• **What you need to do**: Looking at the data that follows, count the lines containing the word "result" and write down only that count.

• **Extracted material**:
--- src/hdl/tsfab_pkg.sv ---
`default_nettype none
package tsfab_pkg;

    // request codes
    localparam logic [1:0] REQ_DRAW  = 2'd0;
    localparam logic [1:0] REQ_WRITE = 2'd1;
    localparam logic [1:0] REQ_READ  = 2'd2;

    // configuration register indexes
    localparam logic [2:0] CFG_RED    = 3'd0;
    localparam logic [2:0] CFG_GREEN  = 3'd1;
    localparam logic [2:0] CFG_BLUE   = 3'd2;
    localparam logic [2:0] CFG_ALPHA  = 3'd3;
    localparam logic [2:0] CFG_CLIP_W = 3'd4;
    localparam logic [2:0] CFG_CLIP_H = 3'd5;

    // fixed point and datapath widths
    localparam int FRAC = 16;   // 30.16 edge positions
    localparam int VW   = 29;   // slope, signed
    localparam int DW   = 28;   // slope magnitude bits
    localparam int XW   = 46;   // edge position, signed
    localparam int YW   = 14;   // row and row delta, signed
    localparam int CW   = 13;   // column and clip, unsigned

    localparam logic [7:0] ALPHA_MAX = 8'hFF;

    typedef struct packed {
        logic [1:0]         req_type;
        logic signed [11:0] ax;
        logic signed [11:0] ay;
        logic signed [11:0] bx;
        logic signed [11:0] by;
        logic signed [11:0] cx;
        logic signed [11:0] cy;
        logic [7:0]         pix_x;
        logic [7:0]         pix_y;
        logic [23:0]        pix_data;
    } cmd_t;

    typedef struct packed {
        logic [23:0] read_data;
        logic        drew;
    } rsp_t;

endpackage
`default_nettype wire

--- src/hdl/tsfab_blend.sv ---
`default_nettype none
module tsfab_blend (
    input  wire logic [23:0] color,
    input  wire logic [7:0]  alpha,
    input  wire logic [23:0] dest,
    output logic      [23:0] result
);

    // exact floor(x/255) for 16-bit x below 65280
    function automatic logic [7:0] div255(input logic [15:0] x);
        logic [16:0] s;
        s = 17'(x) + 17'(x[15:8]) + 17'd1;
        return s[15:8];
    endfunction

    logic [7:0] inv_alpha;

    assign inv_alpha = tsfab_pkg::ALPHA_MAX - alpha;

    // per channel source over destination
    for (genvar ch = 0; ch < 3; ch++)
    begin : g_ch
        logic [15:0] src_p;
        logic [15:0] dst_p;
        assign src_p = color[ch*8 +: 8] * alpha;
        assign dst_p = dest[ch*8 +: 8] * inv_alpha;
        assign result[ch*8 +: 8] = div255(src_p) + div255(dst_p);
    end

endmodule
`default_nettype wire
---
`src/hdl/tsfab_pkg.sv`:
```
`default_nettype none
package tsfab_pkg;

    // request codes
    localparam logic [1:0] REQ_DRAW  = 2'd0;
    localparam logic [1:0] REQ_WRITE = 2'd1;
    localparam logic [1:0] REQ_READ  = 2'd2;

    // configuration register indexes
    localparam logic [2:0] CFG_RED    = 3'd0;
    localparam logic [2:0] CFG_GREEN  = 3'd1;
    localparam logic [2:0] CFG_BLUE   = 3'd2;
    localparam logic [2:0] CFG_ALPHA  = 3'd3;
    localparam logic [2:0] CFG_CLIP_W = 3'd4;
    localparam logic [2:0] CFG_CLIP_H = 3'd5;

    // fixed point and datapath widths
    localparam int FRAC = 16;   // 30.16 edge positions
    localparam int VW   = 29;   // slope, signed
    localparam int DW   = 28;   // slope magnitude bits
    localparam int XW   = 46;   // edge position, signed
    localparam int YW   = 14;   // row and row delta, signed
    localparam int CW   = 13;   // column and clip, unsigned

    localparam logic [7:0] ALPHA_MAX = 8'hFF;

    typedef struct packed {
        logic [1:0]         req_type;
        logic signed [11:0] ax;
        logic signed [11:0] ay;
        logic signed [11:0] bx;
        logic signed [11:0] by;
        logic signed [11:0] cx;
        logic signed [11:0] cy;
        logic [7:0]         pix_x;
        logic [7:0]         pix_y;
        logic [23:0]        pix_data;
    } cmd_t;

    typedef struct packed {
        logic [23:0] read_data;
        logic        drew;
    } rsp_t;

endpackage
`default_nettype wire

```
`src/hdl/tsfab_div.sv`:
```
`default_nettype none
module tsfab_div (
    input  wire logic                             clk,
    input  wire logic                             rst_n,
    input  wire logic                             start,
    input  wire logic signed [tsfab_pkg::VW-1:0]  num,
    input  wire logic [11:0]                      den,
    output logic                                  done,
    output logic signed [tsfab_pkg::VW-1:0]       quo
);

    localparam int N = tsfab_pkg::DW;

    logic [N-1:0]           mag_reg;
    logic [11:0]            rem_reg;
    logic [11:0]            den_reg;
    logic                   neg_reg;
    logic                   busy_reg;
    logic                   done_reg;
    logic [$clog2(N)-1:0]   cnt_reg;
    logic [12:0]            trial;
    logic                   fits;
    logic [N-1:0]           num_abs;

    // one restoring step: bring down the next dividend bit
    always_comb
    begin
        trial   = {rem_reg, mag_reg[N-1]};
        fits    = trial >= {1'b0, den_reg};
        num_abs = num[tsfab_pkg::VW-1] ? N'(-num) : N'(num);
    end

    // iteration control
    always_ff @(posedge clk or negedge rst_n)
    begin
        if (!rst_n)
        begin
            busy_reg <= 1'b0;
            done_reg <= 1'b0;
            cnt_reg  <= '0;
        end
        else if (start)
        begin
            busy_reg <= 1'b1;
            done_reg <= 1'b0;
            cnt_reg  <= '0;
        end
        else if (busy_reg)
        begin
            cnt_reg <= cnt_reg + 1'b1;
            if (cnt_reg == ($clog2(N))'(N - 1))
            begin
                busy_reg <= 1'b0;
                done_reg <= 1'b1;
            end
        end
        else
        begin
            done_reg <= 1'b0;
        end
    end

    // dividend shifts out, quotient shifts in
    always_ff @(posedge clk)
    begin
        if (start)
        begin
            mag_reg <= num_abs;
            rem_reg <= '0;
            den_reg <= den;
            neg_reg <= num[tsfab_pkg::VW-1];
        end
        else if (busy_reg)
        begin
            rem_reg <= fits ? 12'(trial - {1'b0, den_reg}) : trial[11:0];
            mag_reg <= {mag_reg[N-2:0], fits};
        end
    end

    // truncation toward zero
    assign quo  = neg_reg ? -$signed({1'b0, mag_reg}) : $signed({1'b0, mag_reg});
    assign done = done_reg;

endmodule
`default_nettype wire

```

• **Reply to the exercise**: 2